COVID-19 (Coronavirus), an acute respiratory disorder, is caused by SARS-CoV-2 (coronavirus severe acute respiratory syndrome). The high prevalence of COVID-19 infection has drawn attention to a frequent illness symptom: olfactory and gustatory dysfunction. The primary purpose of this manuscript is to create a Computer-Assisted Diagnostic (CAD) system to determine whether a COVID-19 patient has normal, mild, or severe anosmia. To achieve this goal, we used fluid-attenuated inversion recovery (FLAIR) Magnetic Resonance Imaging (FLAIR-MRI) and Diffusion Tensor Imaging (DTI) to extract the appearance, morphological, and diffusivity markers from the olfactory nerve. The proposed system begins with the identification of the olfactory nerve, which is performed by a skilled expert or radiologist. It then proceeds to carry out the subsequent primary steps: (i) extract appearance markers (i.e., 1st and 2nd order markers), morphology/shape markers (i.e., spherical harmonics), and diffusivity markers (i.e., Fractional Anisotropy (FA) & Mean Diffusivity (MD)), (ii) apply markers fusion based on the integrated markers, and (iii) determine the decision and corresponding performance metrics based on the most-promising classifier.

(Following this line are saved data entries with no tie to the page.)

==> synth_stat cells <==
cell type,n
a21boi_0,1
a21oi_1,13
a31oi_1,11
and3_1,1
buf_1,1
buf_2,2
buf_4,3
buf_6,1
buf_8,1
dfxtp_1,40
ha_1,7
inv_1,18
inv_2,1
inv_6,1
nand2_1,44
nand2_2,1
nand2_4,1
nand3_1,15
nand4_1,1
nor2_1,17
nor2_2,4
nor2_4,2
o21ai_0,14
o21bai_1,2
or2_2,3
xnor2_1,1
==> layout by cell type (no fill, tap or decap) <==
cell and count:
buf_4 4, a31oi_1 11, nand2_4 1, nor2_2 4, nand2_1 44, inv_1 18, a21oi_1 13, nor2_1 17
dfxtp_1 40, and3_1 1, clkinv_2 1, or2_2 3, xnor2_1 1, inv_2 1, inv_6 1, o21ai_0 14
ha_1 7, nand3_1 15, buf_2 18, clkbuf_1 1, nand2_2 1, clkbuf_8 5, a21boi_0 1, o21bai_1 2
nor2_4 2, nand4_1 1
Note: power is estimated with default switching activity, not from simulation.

The current study is unusual in that it ensemble bags the learned and fine-tuned ML classifiers and diagnoses olfactory bulb (OB) anosmia using majority voting. In the 5-fold approach, it achieved an accuracy of 94.1%, a balanced accuracy (BAC) of 92.18%, precision of 91.6%, recall of 90.61%, specificity of 93.75%, F1 score of 89.82%, and Intersection over Union (IoU) of 82.62%. In the 10-fold approach, stacking continued to demonstrate impressive results with an accuracy of 94.43%, BAC of 93.0%, precision of 92.03%, recall of 91.39%, specificity of 94.61%, F1 score of 91.23%, and IoU of 84.56%. In the leave-one-subject-out (LOSO) approach, the model continues to exhibit notable outcomes, achieving an accuracy of 91.6%, BAC of 90.27%, precision of 88.55%, recall of 87.96%, specificity of 92.59%, F1 score of 87.94%, and IoU of 78.69%. These results indicate that stacking and majority voting are crucial components of the CAD system, contributing significantly to the overall performance improvements. The proposed technology can help doctors assess which patients need more intensive clinical care.